ABOUT THIS TASK:
Check the listing below for lines that hold "against". How many are there? Please give only the number.

DATA PROVIDED:

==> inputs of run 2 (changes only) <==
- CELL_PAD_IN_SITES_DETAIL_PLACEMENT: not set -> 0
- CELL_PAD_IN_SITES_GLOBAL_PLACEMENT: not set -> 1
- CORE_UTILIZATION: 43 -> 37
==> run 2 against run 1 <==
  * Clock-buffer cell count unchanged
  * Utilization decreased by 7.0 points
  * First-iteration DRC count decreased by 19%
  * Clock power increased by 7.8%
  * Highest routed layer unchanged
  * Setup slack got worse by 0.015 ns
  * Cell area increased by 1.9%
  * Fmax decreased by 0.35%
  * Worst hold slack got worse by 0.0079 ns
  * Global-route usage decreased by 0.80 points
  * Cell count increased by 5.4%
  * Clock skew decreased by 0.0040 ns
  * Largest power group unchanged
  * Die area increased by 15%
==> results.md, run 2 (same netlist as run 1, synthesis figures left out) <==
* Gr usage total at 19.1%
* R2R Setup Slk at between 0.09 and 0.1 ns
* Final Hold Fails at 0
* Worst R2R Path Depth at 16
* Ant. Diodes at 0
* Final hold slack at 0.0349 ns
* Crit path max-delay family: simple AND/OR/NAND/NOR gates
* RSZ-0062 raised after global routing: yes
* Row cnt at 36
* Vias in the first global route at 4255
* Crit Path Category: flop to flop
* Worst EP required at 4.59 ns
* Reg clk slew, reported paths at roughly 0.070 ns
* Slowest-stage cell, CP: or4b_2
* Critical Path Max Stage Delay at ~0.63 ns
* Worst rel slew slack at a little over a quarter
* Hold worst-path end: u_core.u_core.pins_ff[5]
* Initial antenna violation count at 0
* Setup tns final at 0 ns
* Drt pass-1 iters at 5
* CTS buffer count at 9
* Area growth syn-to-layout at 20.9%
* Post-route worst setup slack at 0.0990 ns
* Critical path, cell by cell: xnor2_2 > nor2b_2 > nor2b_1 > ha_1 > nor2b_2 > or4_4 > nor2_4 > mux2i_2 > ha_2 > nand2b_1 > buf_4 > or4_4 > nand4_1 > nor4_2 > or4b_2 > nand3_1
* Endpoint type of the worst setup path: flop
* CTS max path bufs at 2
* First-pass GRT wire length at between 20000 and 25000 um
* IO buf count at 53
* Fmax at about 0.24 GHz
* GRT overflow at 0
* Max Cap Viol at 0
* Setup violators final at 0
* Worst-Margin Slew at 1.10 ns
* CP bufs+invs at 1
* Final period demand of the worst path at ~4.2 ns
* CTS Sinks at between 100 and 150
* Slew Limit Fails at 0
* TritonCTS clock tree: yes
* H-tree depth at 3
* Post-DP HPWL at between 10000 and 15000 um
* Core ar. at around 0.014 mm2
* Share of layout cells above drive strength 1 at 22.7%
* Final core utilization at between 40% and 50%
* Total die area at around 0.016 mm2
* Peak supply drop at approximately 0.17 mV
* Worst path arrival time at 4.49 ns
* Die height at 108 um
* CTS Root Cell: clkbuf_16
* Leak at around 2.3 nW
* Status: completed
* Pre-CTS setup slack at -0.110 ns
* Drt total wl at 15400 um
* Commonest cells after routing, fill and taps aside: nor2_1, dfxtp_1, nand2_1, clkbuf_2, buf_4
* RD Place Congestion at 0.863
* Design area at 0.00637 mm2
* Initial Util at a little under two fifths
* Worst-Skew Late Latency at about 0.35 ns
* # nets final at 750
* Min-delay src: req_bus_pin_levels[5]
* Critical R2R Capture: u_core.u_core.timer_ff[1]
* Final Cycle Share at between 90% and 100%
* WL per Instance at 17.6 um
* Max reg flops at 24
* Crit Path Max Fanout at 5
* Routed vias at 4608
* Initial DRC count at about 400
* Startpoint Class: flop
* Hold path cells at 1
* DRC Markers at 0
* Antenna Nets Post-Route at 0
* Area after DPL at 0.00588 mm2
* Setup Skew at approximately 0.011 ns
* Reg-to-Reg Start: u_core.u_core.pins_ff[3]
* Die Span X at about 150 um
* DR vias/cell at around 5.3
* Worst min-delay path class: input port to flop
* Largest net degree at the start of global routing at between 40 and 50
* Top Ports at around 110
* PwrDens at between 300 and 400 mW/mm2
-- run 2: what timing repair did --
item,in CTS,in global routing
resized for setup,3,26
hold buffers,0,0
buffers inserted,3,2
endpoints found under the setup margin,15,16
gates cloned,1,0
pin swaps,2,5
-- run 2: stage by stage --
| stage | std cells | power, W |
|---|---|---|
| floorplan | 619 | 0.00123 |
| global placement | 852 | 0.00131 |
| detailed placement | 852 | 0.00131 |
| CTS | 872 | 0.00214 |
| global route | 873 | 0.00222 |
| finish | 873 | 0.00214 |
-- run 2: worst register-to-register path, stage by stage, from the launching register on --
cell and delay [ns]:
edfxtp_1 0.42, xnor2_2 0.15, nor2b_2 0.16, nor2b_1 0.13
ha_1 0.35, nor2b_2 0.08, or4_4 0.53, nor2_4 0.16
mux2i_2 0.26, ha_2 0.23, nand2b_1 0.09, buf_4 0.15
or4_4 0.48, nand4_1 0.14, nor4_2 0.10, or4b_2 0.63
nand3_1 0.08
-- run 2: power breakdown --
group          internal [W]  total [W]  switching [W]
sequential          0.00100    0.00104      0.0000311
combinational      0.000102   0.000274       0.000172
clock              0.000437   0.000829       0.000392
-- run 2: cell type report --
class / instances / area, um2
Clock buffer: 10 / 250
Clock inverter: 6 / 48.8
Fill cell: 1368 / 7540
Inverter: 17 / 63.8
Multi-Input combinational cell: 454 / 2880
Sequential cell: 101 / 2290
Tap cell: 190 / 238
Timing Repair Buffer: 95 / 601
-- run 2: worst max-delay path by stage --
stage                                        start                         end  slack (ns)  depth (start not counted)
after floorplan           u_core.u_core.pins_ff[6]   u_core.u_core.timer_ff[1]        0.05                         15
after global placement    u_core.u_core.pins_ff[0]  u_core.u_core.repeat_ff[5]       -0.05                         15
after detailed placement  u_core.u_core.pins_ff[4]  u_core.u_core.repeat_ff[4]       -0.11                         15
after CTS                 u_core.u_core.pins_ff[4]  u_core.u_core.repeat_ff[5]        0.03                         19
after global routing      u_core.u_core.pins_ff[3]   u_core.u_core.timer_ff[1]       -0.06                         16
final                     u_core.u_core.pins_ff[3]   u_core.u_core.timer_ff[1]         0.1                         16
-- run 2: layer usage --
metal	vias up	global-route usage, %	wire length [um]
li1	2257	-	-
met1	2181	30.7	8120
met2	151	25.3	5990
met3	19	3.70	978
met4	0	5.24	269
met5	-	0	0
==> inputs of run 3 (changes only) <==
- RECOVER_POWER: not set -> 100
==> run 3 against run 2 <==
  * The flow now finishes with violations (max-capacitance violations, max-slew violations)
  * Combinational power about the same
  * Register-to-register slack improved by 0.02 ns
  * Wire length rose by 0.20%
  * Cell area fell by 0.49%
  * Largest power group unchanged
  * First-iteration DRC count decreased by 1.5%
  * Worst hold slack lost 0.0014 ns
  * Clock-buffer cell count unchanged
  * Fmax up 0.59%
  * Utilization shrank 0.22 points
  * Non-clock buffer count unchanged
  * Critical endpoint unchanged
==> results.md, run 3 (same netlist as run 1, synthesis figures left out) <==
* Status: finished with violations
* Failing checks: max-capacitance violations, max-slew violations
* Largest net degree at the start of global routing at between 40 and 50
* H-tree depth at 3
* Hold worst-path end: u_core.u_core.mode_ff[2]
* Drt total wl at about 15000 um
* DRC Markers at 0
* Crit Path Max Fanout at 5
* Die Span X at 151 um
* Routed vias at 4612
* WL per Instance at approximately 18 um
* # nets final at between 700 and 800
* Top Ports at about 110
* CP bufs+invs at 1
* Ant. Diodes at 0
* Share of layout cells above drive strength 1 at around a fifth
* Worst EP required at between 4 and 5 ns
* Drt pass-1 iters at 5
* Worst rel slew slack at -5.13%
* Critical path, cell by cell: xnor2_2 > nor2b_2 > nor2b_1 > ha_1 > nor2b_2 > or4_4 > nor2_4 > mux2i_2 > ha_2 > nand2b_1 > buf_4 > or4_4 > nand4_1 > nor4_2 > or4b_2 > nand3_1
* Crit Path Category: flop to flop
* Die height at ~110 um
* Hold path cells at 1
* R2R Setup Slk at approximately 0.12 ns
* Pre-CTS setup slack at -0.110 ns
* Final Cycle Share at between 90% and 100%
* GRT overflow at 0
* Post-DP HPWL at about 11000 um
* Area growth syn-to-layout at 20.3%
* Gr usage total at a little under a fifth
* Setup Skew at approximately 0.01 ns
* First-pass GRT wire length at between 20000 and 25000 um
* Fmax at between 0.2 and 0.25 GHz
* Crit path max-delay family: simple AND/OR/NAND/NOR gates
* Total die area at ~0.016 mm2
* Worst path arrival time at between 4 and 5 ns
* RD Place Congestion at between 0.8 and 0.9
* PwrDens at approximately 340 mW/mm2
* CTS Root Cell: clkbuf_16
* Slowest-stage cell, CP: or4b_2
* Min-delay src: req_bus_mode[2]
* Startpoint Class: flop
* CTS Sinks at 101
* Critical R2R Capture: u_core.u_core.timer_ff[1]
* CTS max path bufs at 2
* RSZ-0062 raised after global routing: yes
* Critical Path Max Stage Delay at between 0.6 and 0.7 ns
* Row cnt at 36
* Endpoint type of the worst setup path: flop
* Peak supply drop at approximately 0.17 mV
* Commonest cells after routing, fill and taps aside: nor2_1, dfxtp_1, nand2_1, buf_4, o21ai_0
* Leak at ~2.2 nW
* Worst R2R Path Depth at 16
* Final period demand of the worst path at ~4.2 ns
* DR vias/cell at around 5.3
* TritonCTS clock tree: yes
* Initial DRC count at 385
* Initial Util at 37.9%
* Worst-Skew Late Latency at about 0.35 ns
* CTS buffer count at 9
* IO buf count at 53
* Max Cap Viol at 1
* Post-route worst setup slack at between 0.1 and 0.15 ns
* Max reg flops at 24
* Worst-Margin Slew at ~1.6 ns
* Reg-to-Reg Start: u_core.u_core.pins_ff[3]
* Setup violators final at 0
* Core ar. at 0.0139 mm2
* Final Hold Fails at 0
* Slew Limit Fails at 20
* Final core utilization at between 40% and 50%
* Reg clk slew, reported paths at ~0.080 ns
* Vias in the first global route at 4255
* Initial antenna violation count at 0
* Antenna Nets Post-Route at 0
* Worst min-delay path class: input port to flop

WRITTEN SOLUTION:
2